Restaurant information
- Food type: New American
- Location: Portland, Multnomah, Oregon, United States
- Coordinates: 45°31′17″N 122°41′03″W﻿ / ﻿45.5214°N 122.6842°W

= SuperBite =

Defunct New American restaurant in Portland, Oregon, U.S.

SuperBite (sometimes Superbite) was a New American restaurant in Portland, Oregon, United States. It operated from April 2016 to December 31, 2017.

== Description ==
The New American restaurant SuperBite operated in downtown Portland, serving small plates (or "super bites").
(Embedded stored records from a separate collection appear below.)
==> src/pkg/boot_loader_regs.svh <==
/*
 Offsets, record layout and timing counts for the boot sequencer.
 Assumes byte-addressed info pages read one 32-bit word at a time.
*/
`ifndef BOOT_LOADER_REGS_SVH
`define BOOT_LOADER_REGS_SVH

// Vendor info page flags
`define VND_PROG_FLAG_OFS   16'h7F00
`define VND_AUTH_FLAG_OFS   16'h7F08
// Vendor key record
`define VND_KEY_LEN_OFS     16'h7D80 // RULE16
`define VND_KEY_CRC_OFS     16'h7D84
`define VND_KEY_DATA_OFS    16'h7D88
// Vendor lock-bit record
`define VND_LOCK_LEN_OFS    16'h7D00
// Vendor trim record
`define VND_TRIM_LEN_OFS    16'h7C80
// Product information record
`define VND_PROD_LEN_OFS    16'h7C40 // RULE20
`define VND_PROD_CRC_OFS    16'h7C44
`define VND_PROD_VER_OFS    16'h7C48
`define VND_PROD_DATA_OFS   16'h7C4C
// Calibration record
`define VND_ADC_LEN_OFS     16'h7B80 // RULE19
`define VND_ADC_CRC_OFS     16'h7B84
`define VND_ADC_DATA_OFS    16'h7B88
// User info page
`define USR_RDLOCK_OFS      16'h5F00 // RULE17
`define USR_AUTH_FLAG_OFS   16'h5F08
`define USR_KEY_LEN_OFS     16'h5D80 // RULE18
`define USR_KEY_CRC_OFS     16'h5D84
`define USR_KEY_DATA_OFS    16'h5D88
`define USR_LOCK_LEN_OFS    16'h5D00
`define USR_TRIM_LEN_OFS    16'h5C80

// Record layout: length word, CRC word, then data
`define REC_CRC_STEP        16'h0004
`define REC_DATA_STEP       16'h0008
`define REC_WORD_STEP       16'h0004
`define REC_MAX_WORDS       8'h10

// Main area layout
`define MAIN_PAGES          7'h40
`define MAIN_ENTRY_PAGE     6'h00
`define MAIN_CODE_FIRST     6'h01
`define MAIN_CODE_LAST      6'h3F
`define BLANK_WORD          32'hFFFFFFFF

// CRC-32 polynomial, initial value
`define CRC_POLY            32'h04C11DB7
`define CRC_INIT            32'hFFFFFFFF

// Edge spacing, half periods at 50 and 25 kHz, in clock cycles
`define CFG_HALF_MIN_CYC    16'h03E8
`define CFG_HALF_MAX_CYC    16'h07D0
`define CFG_EDGES_NEEDED    4'h8
`define CFG_WATCH_CYC       18'h30D40

`endif

==> src/pkg/boot_loader_pkg.sv <==
/*
 Types for the boot sequencer: the sequencer state and record phase enums.
 Assumes boot_loader_regs.svh carries all numbers.
*/
package boot_loader_pkg;
   // Gray-coded along the application path
   typedef enum logic [4:0] {
      st_cpu_init   = 5'h00,
      st_nvm_pwr    = 5'h01,
      st_blank_chk  = 5'h03,
      st_vtrim      = 5'h02,
      st_cfg_watch  = 5'h06,
      st_vlock      = 5'h07,
      st_utrim      = 5'h05,
      st_ulock      = 5'h04,
      st_entry_chk  = 5'h0C,
      st_run_nvm    = 5'h0D,
      st_cfg_init   = 5'h0F,
      st_cfg_mode   = 5'h0E,
      st_halt       = 5'h0A
   } boot_state_e;

   // Record fetch sub-phases
   typedef enum logic [1:0] {
      rec_len  = 2'h0,
      rec_crc  = 2'h1,
      rec_data = 2'h3,
      rec_done = 2'h2
   } rec_phase_e;
endpackage : boot_loader_pkg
The menu included a burger, Dungeness crab, egg noodles, onion rings, salmon ceviche, and fried trout over potato purée with a black bean sauce. Michael Russell of The Oregonian called the restaurant "experimental".

== History ==
SuperBite opened in April 2016, in the space that previously housed Grüner. SuperBite launched happy hour in 2017. That same year, sous-chef Nikko Marquez replaced Cory Rom as chef de cuisine. In November, the owners announced plans to close SuperBite after service on New Year's Eve (December 31) in order to open Bistro Agnes in the same space.

== Reception ==
In 2016, SuperBite was named reader's choice in the Best Restaurant category of Eater Portlands annual Eater Awards. Chef-owners Greg Denton and Gabi Quiñónez Denton were also nominated in the Chef of the Year category, and SuperBite was also named editor's choice in the Restaurant Spin-off of the Year category.